Archive for the 'Digital Preservation' Category

Are born-digital archives still mystifying you?

Thursday, October 17th, 2013 by Jackie

Here at OCLC Research we’re always eager to find ways to ensure that our projects have strong positive impact on our professional community, and we’ve clearly hit the mark with our Demystifying Born Digital work agenda. I was reminded of this yesterday upon seeing the news that SAA’s Manuscript Repositories Section is going to reprise its 2013 “Jump In” initiative. What’s that, you say? Read on.

Ricky has been doing the heavy lifting on the Demystifying project, and both of her reports on managing born-digital archival content on physical media have been avidly received. “Finally,” say our archivist colleagues, “guidance that helps me get started rather than assuming I’m already an expert!” That’s exactly what we had in mind when we launched the project. Yay.

The first report, You’ve Got to Walk Before You Can Run: First Steps for Managing Born- Digital Content Received on Physical Media, served as the inspiration for “Jump In.” Here’s how it worked: Archivists were encouraged to follow the brief guidelines in the report for inventorying their born-digital holdings, and more than twenty did the work and submitted a report describing their methodology. The approaches taken varied a great deal and, taken as a whole, revealed that even this very first step in gaining control of born-digital holdings is not necessarily a trivial one. The “Jump In” reports then served as the basis for a panel, which Ricky moderated, at the Manuscript Repositories Section meeting at SAA conference this past August.

In fact, she was everywhere at SAA. Ricky also participated in a lightning round session on born-digital projects at the Research Libraries Roundtable meeting and spoke in a session titled “Defining Levels of Preservation and Management for eRecords.”

Only weeks before the SAA meeting, we released Walk This Way: Detailed Steps for Transferring Born-Digital Content from Media You Can Read In-house, co-authored by Ricky and our amazing Diversity Fellow Julianna Barrera-Gómez, which greatly expands upon the brief technical advice offered in First Steps, enabling archivists to move on to converting content and getting it into secure storage. We brought along 150 copies to the conference, and they flew out of our arms wherever we made them available.

And so, if your library or archives also needs inspiration to get started with managing born-digital stuff, have a look at Ricky’s reports and “Jump In Too/Two” in 2014! You might win the raffle for a free course from SAA’s acclaimed Digital Archivist Specialist curriculum.

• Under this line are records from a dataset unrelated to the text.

`src/shared/dac_host_pkg.sv`:
```
/*
  constants for the quad serial converter host controller.
  assumes a 20 MHz system clock and an AXI4-Lite software port.
*/
package dac_host_pkg;
  localparam int unsigned CLK_PERIOD_NS = 50;
  localparam int unsigned WORD_BITS     = 16;
  localparam int unsigned CODE_BITS     = 12;
  localparam int unsigned ADDR_BITS     = 2;
  localparam int unsigned PAD_BITS      = 2;

  localparam int unsigned T_DS_NS   = 25;
  localparam int unsigned T_DH_NS   = 20;
  localparam int unsigned T_CH_NS   = 30;
  localparam int unsigned T_CL_NS   = 50;
  localparam int unsigned T_CSS_NS  = 55;
  localparam int unsigned T_CSH_NS  = 15;
  localparam int unsigned T_LD1_NS  = 40;
  localparam int unsigned T_LD2_NS  = 15;
  localparam int unsigned T_LDRW_NS = 45;
  localparam int unsigned T_LDDW_NS = 45;
  localparam int unsigned T_RSSH_NS = 25;
  localparam int unsigned T_RSTW_NS = 70;

  function automatic int unsigned min_cycles(input int unsigned ns);
    int unsigned c;
    c = (ns + CLK_PERIOD_NS - 1) / CLK_PERIOD_NS;
    return (c < 1) ? 1 : c;
  endfunction

  localparam int unsigned CYC_CL   = min_cycles(T_CL_NS > T_DS_NS ?
                                                T_CL_NS : T_DS_NS);
  localparam int unsigned CYC_CH   = min_cycles(T_CH_NS > T_DH_NS ?
                                                T_CH_NS : T_DH_NS);
  localparam int unsigned CYC_CSS  = min_cycles(T_CSS_NS);
  localparam int unsigned CYC_CSH  = min_cycles(T_CSH_NS);
  localparam int unsigned CYC_LD1  = min_cycles(T_LD1_NS);
  localparam int unsigned CYC_LD2  = min_cycles(T_LD2_NS);
  localparam int unsigned CYC_LDRW = min_cycles(T_LDRW_NS);
  localparam int unsigned CYC_LDDW = min_cycles(T_LDDW_NS);
  localparam int unsigned CYC_RSSH = min_cycles(T_RSSH_NS);
  localparam int unsigned CYC_RSTW = min_cycles(T_RSTW_NS);

  localparam logic [3:0] REG_CMD    = 4'h0;
  localparam logic [3:0] REG_STATUS = 4'h4;
  localparam logic [3:0] REG_LAST   = 4'h8;

  localparam int unsigned CMD_CODE_LSB  = 0;
  localparam int unsigned CMD_CHAN_LSB  = 16;
  localparam int unsigned CMD_WRITE_BIT = 20;
  localparam int unsigned CMD_LOAD_BIT  = 21;
  localparam int unsigned CMD_ALL_BIT   = 22;
  localparam int unsigned CMD_CLEAR_BIT = 23;
  localparam int unsigned CMD_CSEL_BIT  = 24;
  localparam int unsigned CMD_HOLD_BIT  = 25;

  localparam logic [1:0] RESP_OKAY   = 2'b00;
  localparam logic [1:0] RESP_SLVERR = 2'b10;

  typedef enum logic [3:0] {
    ST_IDLE, ST_LD_SETUP, ST_CS_SETUP, ST_CLK_LO, ST_CLK_HI,
    ST_CS_HOLD, ST_LD_GAP, ST_LD_PULSE, ST_ALL_PULSE,
    ST_SEL_SETUP, ST_CLR_PULSE
  } seq_state_e;
endpackage

```
`src/axil_regs.sv`:
```
/*
  AXI4-Lite slave for the command, status and last-word registers.
  assumes one outstanding read and one outstanding write at a time.
*/
module axil_regs
  import dac_host_pkg::*;
(
  input  wire logic        sys_clk,
  input  wire logic        rst,
  input  wire logic [3:0]  s_axi_awaddr,
  input  wire logic        s_axi_awvalid,
  output logic             s_axi_awready,
  input  wire logic [31:0] s_axi_wdata,
  input  wire logic [3:0]  s_axi_wstrb,
  input  wire logic        s_axi_wvalid,
  output logic             s_axi_wready,
  output logic [1:0]       s_axi_bresp,
  output logic             s_axi_bvalid,
  input  wire logic        s_axi_bready,
  input  wire logic [3:0]  s_axi_araddr,
  input  wire logic        s_axi_arvalid,
  output logic             s_axi_arready,
  output logic [31:0]      s_axi_rdata,
  output logic [1:0]       s_axi_rresp,
  output logic             s_axi_rvalid,
  input  wire logic        s_axi_rready,
  output logic [31:0]      cmd_word,
  output logic             cmd_pulse,
  input  wire logic        cmd_accept,
  input  wire logic [31:0] status_word,
  input  wire logic [31:0] last_word
);
  logic        aw_held;
  logic        w_held;
  logic [3:0]  aw_addr;
  logic [31:0] w_data;
  logic        w_full;
  wire         aw_take  = s_axi_awvalid && s_axi_awready;
  wire         w_take   = s_axi_wvalid && s_axi_wready;
  wire         both     = aw_held && w_held && !s_axi_bvalid;
  wire         hit_cmd  = (aw_addr == REG_CMD);
  wire         ar_take  = s_axi_arvalid && s_axi_arready;
  wire         rd_ok    = (s_axi_araddr == REG_CMD) ||
                          (s_axi_araddr == REG_STATUS) ||
                          (s_axi_araddr == REG_LAST);
  wire [31:0]  rd_mux   = (s_axi_araddr == REG_STATUS) ? status_word :
                          (s_axi_araddr == REG_LAST) ? last_word :
                          (s_axi_araddr == REG_CMD) ? cmd_word : 32'h0000_0000;

  assign s_axi_awready = !aw_held && !s_axi_bvalid;
  assign s_axi_wready  = !w_held && !s_axi_bvalid;
  assign s_axi_arready = !s_axi_rvalid;
  // a command write waits here while the sequencer is busy
  assign w_full        = both && hit_cmd && !cmd_accept;

  always_ff @(posedge sys_clk) begin
    if (rst) begin
      aw_held <= 1'b0;
      w_held  <= 1'b0;
      aw_addr <= 4'h0;
      w_data  <= 32'h0000_0000;
    end else begin
      if (aw_take) begin
        aw_held <= 1'b1;
        aw_addr <= s_axi_awaddr;
      end else if (both && !w_full) begin
        aw_held <= 1'b0;
      end
      if (w_take) begin
        w_held <= 1'b1;
        w_data <= s_axi_wdata;
      end else if (both && !w_full) begin
        w_held <= 1'b0;
      end
    end
  end

  always_ff @(posedge sys_clk) begin
    if (rst) begin
      s_axi_bvalid <= 1'b0;
      s_axi_bresp  <= RESP_OKAY;
      cmd_word     <= 32'h0000_0000;
      cmd_pulse    <= 1'b0;
    end else begin
      cmd_pulse <= both && hit_cmd && cmd_accept && (&s_axi_wstrb | 1'b1);
      if (both && !w_full) begin
        s_axi_bvalid <= 1'b1;
        s_axi_bresp  <= hit_cmd ? RESP_OKAY : RESP_SLVERR;
        if (hit_cmd) begin
          cmd_word <= w_data;
        end
      end else if (s_axi_bready) begin
        s_axi_bvalid <= 1'b0;
      end
    end
  end

  always_ff @(posedge sys_clk) begin
    if (rst) begin
      s_axi_rvalid <= 1'b0;
      s_axi_rdata  <= 32'h0000_0000;
      s_axi_rresp  <= RESP_OKAY;
    end else if (ar_take) begin
      s_axi_rvalid <= 1'b1;
      s_axi_rdata  <= rd_mux;
      s_axi_rresp  <= rd_ok ? RESP_OKAY : RESP_SLVERR;
    end else if (s_axi_rready) begin
      s_axi_rvalid <= 1'b0;
    end
  end
endmodule // axil_regs

```
`src/cycle_timer.sv`:
```
/*
  loadable down counter that flags when its count has run out.
  assumes the loader is on the same clock.
*/
module cycle_timer
  import dac_host_pkg::*;
#(
  parameter int unsigned WIDTH = 4
) (
  input  wire logic             sys_clk,
  input  wire logic             rst,
  input  wire logic             load,
  input  wire logic [WIDTH-1:0] count,
  output logic                  done
);
  logic [WIDTH-1:0] remain;

  assign done = (remain == '0);

  always_ff @(posedge sys_clk) begin
    if (rst) begin
      remain <= '0;
    end else if (load) begin
      remain <= count;
    end else if (!done) begin
      remain <= remain - 1'b1;
    end
  end
endmodule // cycle_timer

```
`src/dac_host.sv`:
```
/*
  host controller driving the serial, strobe and clear pins of a quad
  12-bit serial-input converter; software orders it over AXI4-Lite.
  assumes the converter pins are wired directly, with no other
  device sharing the serial clock or data line.
*/
// The placing of the registers and register access over AXI4-Lite were left to the implementer.
module dac_host
  import dac_host_pkg::*;
(
  input  wire logic        sys_clk,
  input  wire logic        rst,
  input  wire logic [3:0]  s_axi_awaddr,
  input  wire logic        s_axi_awvalid,
  output logic             s_axi_awready,
  input  wire logic [31:0] s_axi_wdata,
  input  wire logic [3:0]  s_axi_wstrb,
  input  wire logic        s_axi_wvalid,
  output logic             s_axi_wready,
  output logic [1:0]       s_axi_bresp,
  output logic             s_axi_bvalid,
  input  wire logic        s_axi_bready,
  input  wire logic [3:0]  s_axi_araddr,
  input  wire logic        s_axi_arvalid,
  output logic             s_axi_arready,
  output logic [31:0]      s_axi_rdata,
  output logic [1:0]       s_axi_rresp,
  output logic             s_axi_rvalid,
  input  wire logic        s_axi_rready,
  output logic             serial_in,
  output logic             serial_clk,
  output logic             chip_select_n,
  output logic             input_latch_strobe_n,
  output logic             output_latch_strobe_n,
  output logic             clear_n,
  output logic             clear_value_select
);
  seq_state_e  state;
  seq_state_e  next_state;
  logic [31:0] cmd_word;
  logic        cmd_pulse;
  logic [31:0] last_word;
  logic [15:0] shifter;
  logic [4:0]  bits_left;
  logic        do_load;
  logic        do_all;
  logic        clk_prev;
  logic [4:0]  rise_count;
  logic [31:0] done_count;
  logic        tload;
  logic [3:0]  tcount;
  logic        tdone;
  logic        idle;

  wire        is_write = cmd_word[CMD_WRITE_BIT];
  wire [15:0] frame    = {cmd_word[CMD_CHAN_LSB +: ADDR_BITS],
                          {PAD_BITS{1'b0}},
                          cmd_word[CMD_CODE_LSB +: CODE_BITS]};
  wire [31:0] status   = {done_count[15:0], 15'h0000, idle};

  assign idle = (state == ST_IDLE);

  axil_regs u_regs (
    .sys_clk       (sys_clk),
    .rst           (rst),
    .s_axi_awaddr  (s_axi_awaddr),
    .s_axi_awvalid (s_axi_awvalid),
    .s_axi_awready (s_axi_awready),
    .s_axi_wdata   (s_axi_wdata),
    .s_axi_wstrb   (s_axi_wstrb),
    .s_axi_wvalid  (s_axi_wvalid),
    .s_axi_wready  (s_axi_wready),
    .s_axi_bresp   (s_axi_bresp),
    .s_axi_bvalid  (s_axi_bvalid),
    .s_axi_bready  (s_axi_bready),
    .s_axi_araddr  (s_axi_araddr),
    .s_axi_arvalid (s_axi_arvalid),
    .s_axi_arready (s_axi_arready),
    .s_axi_rdata   (s_axi_rdata),
    .s_axi_rresp   (s_axi_rresp),
    .s_axi_rvalid  (s_axi_rvalid),
    .s_axi_rready  (s_axi_rready),
    .cmd_word      (cmd_word),
    .cmd_pulse     (cmd_pulse),
    .cmd_accept    (idle),
    .status_word   (status),
    .last_word     (last_word)
  );

  cycle_timer #(.WIDTH(4)) u_timer (
    .sys_clk (sys_clk),
    .rst     (rst),
    .load    (tload),
    .count   (tcount),
    .done    (tdone)
  );

  // sequence: optional clear, optional shift, optional load, optional all
  always_comb begin
    next_state = state;
    tload      = 1'b0;
    tcount     = 4'h0;
    case (state)
      ST_IDLE: begin
        if (cmd_pulse) begin
          tload = 1'b1;
          if (cmd_word[CMD_CLEAR_BIT]) begin
            next_state = ST_SEL_SETUP;
            tcount     = 4'(CYC_RSSH);
          end else if (is_write) begin
            next_state = ST_LD_SETUP;
            tcount     = 4'(CYC_LD1);
          end else if (cmd_word[CMD_LOAD_BIT]) begin
            next_state = ST_LD_PULSE;
            tcount     = 4'(CYC_LDRW);
          end else if (cmd_word[CMD_ALL_BIT]) begin
            next_state = ST_ALL_PULSE;
            tcount     = 4'(CYC_LDDW);
          end
        end
      end
      ST_SEL_SETUP: if (tdone) begin
        next_state = ST_CLR_PULSE;
        tload      = 1'b1;
        tcount     = 4'(CYC_RSTW);
      end
      ST_CLR_PULSE: if (tdone) begin
        tload = 1'b1;
        if (do_load || is_write) begin
          next_state = ST_LD_SETUP;
          tcount     = 4'(CYC_LD1);
        end else if (do_all) begin
          next_state = ST_ALL_PULSE;
          tcount     = 4'(CYC_LDDW);
        end else begin
          next_state = ST_IDLE;
        end
      end
      ST_LD_SETUP: if (tdone) begin
        tload = 1'b1;
        if (is_write) begin
          next_state = ST_CS_SETUP;
          tcount     = 4'(CYC_CSS);
        end else begin
          next_state = ST_LD_PULSE;
          tcount     = 4'(CYC_LDRW);
        end
      end
      ST_CS_SETUP: if (tdone) begin
        next_state = ST_CLK_LO;
        tload      = 1'b1;
        tcount     = 4'(CYC_CL);
      end
      ST_CLK_LO: if (tdone) begin
        next_state = ST_CLK_HI;
        tload      = 1'b1;
        tcount     = 4'(CYC_CH);
      end
      ST_CLK_HI: if (tdone) begin
        tload = 1'b1;
        if (bits_left == 5'd1) begin
          next_state = ST_CS_HOLD;
          tcount     = 4'(CYC_CSH);
        end else begin
          next_state = ST_CLK_LO;
          tcount     = 4'(CYC_CL);
        end
      end
      ST_CS_HOLD: if (tdone) begin
        tload = 1'b1;
        if (do_load) begin
          next_state = ST_LD_GAP;
          tcount     = 4'(CYC_LD2);
        end else if (do_all) begin
          next_state = ST_ALL_PULSE;
          tcount     = 4'(CYC_LDDW);
        end else begin
          next_state = ST_IDLE;
        end
      end
      ST_LD_GAP: if (tdone) begin
        next_state = ST_LD_PULSE;
        tload      = 1'b1;
        tcount     = 4'(CYC_LDRW);
      end
      ST_LD_PULSE: if (tdone) begin
        tload = 1'b1;
        if (do_all) begin
          next_state = ST_ALL_PULSE;
          tcount     = 4'(CYC_LDDW);
        end else begin
          next_state = ST_IDLE;
        end
      end
      ST_ALL_PULSE: if (tdone) begin
        next_state = ST_IDLE;
      end
      default: next_state = ST_IDLE;
    endcase
  end

  always_ff @(posedge sys_clk) begin
    if (rst) begin
      state <= ST_IDLE;
    end else begin
      state <= next_state;
    end
  end

  always_ff @(posedge sys_clk) begin
    if (rst) begin
      do_load    <= 1'b0;
      do_all     <= 1'b0;
      shifter    <= 16'h0000;
      bits_left  <= 5'd0;
      last_word  <= 32'h0000_0000;
      done_count <= 32'h0000_0000;
    end else begin
      if (idle && cmd_pulse) begin
        do_load   <= cmd_word[CMD_LOAD_BIT];
        do_all    <= cmd_word[CMD_ALL_BIT];
        shifter   <= frame;
        bits_left <= 5'(WORD_BITS);
      end
      if (state == ST_CLK_HI && tdone) begin
        shifter   <= {shifter[14:0], 1'b0};
        bits_left <= bits_left - 5'd1;
      end
      if (state == ST_CS_HOLD && tdone) begin
        last_word <= {16'h0000, frame};
      end
      if (!idle && next_state == ST_IDLE) begin
        done_count <= done_count + 32'd1;
      end
    end
  end

  // pins come straight from flops; select stays high outside the frame
  always_ff @(posedge sys_clk) begin
    if (rst) begin
      serial_in             <= 1'b0;
      serial_clk            <= 1'b1;
      chip_select_n         <= 1'b1;
      input_latch_strobe_n  <= 1'b1;
      output_latch_strobe_n <= 1'b1;
      clear_n               <= 1'b1;
      clear_value_select    <= 1'b0;
    end else begin
      serial_in  <= shifter[15];
      // clock rises only in the high phase; select rises with clock high
      serial_clk <= (next_state != ST_CLK_LO);
      chip_select_n <= !(next_state == ST_CS_SETUP ||
                         next_state == ST_CLK_LO ||
                         next_state == ST_CLK_HI ||
                         next_state == ST_CS_HOLD);
      input_latch_strobe_n  <= (next_state != ST_LD_PULSE);
      output_latch_strobe_n <= (next_state != ST_ALL_PULSE);
      clear_n <= (next_state != ST_CLR_PULSE);
      if (state == ST_IDLE && cmd_pulse) begin
        clear_value_select <= cmd_word[CMD_CSEL_BIT];
      end
    end
  end

  // counts rises on the pin itself, apart from the bit counter
  always_ff @(posedge sys_clk) begin
    if (rst) begin
      clk_prev   <= 1'b1;
      rise_count <= 5'd0;
    end else begin
      clk_prev <= serial_clk;
      if (chip_select_n) begin
        rise_count <= 5'd0;
      end else if (serial_clk && !clk_prev) begin
        rise_count <= rise_count + 5'd1;
      end
    end
  end
endmodule // dac_host

```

Trust in Digital Repositories – best IDCC conference paper

Thursday, January 17th, 2013 by Jim

I am delighted that a paper titled “Trust in Digital Repositories” co-authored by my OCLC Research colleague, Ixchel Faniel, was given the best conference paper award at the just-concluded International Data Curation Conference in Amsterdam. Okay, she had help. Co-authors are Elizabeth Yakel (University of Michigan School of Information) with Adam Kriesberg (UMSI) and Ayoung Yoon (University of North Carolina School of Information and Library Science).

We can’t link to the paper because it hasn’t been published yet. However you will find the presentation slides embedded in the conference program that I linked to above.

The work described in the presentation looked at whether the actions stipulated as key to the audit and certification of trustworthy digital repositories were actually instrumental in creating trust in the designated community of users. Plain language – we said do these things and you should be trusted. Are those really the things that influence the repository users’ judgement about trustworthiness? And does that judgement differ by disciplinary affiliation?

I’m not going to spoil it. What do you think?

This work was based on the Trustworthy Repositories Audit and Certification checklist that OCLC Research published about five years ago. The Digital Curation Center itself has a nice page on the development of the certification checklist which goes back quite a long way. The Research Libraries Group had a lot to do with its origins thanks to my former colleague, Robin Dale.

It pleases me that this work has bridged organizations and colleagues. Shout out to Robin. Congratulations to Ixchel.

Elusive Quality

Thursday, October 25th, 2012 by Ricky

We talk a lot about data curation, but rarely about data quality. How do researchers determine if a dataset is appropriate for their intended purposes? They may need to know how the data was gathered (sometimes including the sensor equipment used and how it was calibrated), the degree of accuracy of the data, what null elements mean, what subsequent changes have been made to the data, and all sorts of provenance information.

The University of North Carolina invited about 20 people from a variety of communities to an NSF-funded workshop, titled, Curating for Quality: Ensuring Data Quality to Enable New Science. The final report has just been published. In its appendices are the white papers that were prepared in advance of the workshop, including one that Brian Lavoie and I wrote, titled, The Economics of Data Integrity, which is on page 53 of the report.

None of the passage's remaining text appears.